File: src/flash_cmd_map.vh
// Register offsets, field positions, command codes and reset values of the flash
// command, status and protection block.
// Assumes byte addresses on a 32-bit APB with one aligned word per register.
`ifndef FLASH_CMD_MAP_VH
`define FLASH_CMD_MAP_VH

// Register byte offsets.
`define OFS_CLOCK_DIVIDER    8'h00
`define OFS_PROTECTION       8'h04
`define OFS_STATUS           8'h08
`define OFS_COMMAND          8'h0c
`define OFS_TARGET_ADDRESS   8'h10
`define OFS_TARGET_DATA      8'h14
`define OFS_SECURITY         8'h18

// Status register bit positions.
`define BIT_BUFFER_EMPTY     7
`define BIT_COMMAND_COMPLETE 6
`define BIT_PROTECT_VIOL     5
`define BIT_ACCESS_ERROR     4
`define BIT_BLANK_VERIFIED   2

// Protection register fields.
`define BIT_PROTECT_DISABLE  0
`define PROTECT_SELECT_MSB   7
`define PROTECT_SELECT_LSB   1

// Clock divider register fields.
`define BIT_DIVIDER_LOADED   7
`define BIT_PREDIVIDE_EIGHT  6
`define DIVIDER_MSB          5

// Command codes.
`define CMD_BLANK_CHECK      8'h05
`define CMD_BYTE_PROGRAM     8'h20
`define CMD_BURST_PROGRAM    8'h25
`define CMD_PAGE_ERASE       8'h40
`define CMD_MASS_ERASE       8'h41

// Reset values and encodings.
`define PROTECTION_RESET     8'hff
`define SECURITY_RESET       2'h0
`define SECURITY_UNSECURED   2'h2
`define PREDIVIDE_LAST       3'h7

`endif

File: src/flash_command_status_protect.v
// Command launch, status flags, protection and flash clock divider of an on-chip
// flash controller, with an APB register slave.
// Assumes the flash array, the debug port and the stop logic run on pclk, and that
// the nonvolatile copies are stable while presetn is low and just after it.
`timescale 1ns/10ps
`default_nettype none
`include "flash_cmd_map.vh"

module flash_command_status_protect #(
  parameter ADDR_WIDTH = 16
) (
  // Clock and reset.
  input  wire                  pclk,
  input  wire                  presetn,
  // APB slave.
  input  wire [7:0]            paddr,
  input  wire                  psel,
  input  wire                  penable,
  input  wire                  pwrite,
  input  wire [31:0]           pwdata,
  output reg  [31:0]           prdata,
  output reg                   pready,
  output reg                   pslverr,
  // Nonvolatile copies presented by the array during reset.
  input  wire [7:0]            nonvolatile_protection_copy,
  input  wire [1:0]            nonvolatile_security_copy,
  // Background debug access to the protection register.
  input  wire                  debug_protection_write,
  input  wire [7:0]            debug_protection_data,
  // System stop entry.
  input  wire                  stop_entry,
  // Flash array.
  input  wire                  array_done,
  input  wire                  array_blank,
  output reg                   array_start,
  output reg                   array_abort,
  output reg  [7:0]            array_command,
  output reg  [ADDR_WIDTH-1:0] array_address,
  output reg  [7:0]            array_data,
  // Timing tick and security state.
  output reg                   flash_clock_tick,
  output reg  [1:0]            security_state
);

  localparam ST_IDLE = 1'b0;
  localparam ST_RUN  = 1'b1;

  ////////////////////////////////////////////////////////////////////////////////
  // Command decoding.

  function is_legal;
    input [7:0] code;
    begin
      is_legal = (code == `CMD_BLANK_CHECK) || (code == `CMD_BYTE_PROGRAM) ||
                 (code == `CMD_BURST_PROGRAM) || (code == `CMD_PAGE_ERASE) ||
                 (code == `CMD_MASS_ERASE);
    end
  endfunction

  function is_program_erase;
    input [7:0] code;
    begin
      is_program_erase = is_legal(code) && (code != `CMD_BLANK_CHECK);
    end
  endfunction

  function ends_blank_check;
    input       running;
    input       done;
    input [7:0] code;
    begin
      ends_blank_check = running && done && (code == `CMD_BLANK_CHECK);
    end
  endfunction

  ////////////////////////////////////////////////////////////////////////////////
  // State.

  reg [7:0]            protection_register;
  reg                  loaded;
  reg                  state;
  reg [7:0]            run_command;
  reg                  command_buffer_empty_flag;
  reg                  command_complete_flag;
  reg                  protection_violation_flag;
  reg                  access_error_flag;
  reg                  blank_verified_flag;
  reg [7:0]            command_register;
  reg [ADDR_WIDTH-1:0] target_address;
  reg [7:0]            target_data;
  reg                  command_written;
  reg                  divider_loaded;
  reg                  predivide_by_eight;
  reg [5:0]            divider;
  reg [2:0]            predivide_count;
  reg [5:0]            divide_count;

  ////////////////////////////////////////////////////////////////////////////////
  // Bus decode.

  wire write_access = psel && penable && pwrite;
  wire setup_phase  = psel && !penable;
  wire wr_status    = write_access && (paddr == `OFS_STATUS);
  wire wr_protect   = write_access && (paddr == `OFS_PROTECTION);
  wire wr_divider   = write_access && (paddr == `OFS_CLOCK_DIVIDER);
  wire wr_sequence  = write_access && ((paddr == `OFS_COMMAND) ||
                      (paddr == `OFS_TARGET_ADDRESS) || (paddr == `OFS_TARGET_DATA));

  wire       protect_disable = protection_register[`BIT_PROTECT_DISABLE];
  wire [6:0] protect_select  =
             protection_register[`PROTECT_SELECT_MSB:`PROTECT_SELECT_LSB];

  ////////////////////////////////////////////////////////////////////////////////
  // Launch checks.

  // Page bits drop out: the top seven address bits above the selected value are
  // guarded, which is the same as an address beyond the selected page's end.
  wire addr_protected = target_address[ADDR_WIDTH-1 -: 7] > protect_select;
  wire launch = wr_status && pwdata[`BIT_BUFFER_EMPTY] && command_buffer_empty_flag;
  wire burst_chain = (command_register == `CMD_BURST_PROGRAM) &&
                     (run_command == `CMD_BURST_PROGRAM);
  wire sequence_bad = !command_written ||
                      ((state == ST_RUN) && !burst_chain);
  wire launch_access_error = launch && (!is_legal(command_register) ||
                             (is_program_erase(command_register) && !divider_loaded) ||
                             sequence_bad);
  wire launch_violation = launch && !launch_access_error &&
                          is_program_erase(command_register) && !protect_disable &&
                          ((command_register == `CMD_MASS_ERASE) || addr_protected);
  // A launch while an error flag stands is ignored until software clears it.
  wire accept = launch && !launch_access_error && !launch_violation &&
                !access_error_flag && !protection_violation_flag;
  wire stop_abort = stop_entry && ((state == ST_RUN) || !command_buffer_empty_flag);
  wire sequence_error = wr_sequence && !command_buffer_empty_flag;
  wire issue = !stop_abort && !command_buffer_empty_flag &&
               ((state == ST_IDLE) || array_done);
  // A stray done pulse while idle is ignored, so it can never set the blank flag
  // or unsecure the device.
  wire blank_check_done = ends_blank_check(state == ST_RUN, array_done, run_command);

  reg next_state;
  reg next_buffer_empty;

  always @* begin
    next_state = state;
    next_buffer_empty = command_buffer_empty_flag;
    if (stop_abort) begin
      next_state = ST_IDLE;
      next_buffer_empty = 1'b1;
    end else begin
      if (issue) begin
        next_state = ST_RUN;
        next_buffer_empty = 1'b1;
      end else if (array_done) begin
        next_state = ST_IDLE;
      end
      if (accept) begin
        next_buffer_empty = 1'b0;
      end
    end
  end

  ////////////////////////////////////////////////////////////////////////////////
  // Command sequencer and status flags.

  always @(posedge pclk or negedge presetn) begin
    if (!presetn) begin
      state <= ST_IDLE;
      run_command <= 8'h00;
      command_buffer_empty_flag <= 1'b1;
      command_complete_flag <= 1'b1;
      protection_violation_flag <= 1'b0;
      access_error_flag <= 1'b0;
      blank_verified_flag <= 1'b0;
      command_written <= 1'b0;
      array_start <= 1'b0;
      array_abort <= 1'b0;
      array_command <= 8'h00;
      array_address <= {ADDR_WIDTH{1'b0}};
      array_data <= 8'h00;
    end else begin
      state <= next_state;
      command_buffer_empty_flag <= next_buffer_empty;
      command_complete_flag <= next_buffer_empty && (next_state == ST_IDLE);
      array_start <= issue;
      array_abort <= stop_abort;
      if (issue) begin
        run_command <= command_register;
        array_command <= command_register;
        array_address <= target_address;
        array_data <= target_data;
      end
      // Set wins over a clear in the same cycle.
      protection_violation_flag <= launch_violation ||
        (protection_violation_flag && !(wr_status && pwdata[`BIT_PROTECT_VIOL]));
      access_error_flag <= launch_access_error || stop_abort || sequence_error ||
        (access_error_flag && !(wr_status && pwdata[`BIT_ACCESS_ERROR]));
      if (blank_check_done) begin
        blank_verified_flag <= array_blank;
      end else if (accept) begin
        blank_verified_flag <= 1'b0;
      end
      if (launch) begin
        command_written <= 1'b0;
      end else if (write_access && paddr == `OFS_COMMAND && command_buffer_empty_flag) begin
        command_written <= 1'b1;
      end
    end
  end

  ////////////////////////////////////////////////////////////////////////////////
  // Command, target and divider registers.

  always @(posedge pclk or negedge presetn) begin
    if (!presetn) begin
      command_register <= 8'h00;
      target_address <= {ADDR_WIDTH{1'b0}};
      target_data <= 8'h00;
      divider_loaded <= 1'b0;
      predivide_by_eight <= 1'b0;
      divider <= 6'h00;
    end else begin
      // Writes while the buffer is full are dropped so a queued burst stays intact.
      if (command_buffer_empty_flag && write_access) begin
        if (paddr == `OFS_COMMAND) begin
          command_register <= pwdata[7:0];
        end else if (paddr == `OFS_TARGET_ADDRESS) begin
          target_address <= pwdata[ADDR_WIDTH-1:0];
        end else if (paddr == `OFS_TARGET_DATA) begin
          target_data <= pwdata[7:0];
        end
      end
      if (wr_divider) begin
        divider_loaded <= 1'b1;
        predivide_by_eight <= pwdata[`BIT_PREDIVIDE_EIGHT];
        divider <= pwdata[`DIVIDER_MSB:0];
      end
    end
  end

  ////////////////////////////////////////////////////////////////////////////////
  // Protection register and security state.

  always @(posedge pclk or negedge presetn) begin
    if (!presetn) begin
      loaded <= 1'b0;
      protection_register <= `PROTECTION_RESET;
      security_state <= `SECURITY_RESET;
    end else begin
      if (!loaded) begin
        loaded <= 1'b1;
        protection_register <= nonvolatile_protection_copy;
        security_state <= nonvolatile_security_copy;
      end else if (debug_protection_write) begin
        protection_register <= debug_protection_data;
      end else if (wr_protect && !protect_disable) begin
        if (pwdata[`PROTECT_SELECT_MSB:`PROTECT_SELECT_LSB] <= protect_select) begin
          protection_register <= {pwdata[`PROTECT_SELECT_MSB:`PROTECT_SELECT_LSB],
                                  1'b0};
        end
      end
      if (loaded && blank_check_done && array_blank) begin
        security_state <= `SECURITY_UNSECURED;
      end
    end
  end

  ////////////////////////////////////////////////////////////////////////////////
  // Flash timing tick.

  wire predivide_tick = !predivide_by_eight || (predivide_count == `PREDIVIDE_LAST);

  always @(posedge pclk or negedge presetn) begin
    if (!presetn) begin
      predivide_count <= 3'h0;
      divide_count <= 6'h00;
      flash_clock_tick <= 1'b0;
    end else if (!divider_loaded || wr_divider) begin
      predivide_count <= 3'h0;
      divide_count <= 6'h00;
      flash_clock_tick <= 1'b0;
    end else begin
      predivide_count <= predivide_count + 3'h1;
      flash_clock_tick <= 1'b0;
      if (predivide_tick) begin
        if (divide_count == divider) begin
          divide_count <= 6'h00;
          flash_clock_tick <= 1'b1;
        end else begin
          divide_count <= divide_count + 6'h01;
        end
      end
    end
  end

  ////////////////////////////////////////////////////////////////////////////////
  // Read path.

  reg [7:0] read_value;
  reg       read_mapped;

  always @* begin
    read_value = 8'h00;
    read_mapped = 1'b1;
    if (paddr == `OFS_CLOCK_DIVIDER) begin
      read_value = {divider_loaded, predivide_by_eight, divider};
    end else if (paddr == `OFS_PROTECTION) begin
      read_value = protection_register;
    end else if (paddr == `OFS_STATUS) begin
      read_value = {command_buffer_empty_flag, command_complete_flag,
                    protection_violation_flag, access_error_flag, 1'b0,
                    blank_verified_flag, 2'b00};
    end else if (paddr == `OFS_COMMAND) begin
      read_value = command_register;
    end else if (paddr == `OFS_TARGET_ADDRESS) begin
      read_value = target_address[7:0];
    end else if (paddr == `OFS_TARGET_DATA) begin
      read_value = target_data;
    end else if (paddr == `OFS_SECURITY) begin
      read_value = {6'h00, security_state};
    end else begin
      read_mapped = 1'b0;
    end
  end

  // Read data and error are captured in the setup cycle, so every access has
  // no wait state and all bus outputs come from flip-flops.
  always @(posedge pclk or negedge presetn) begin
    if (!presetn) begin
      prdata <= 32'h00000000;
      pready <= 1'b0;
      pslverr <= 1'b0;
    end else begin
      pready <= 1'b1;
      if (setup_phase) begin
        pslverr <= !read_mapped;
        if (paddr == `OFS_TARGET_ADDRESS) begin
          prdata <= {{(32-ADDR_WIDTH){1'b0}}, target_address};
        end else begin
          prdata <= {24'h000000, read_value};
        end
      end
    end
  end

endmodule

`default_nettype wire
■ ■ ■ ■ ■ ■ ■
What you should do -
Work out how many lines in this material contain the string "selected", and give that number alone.

Response area -
2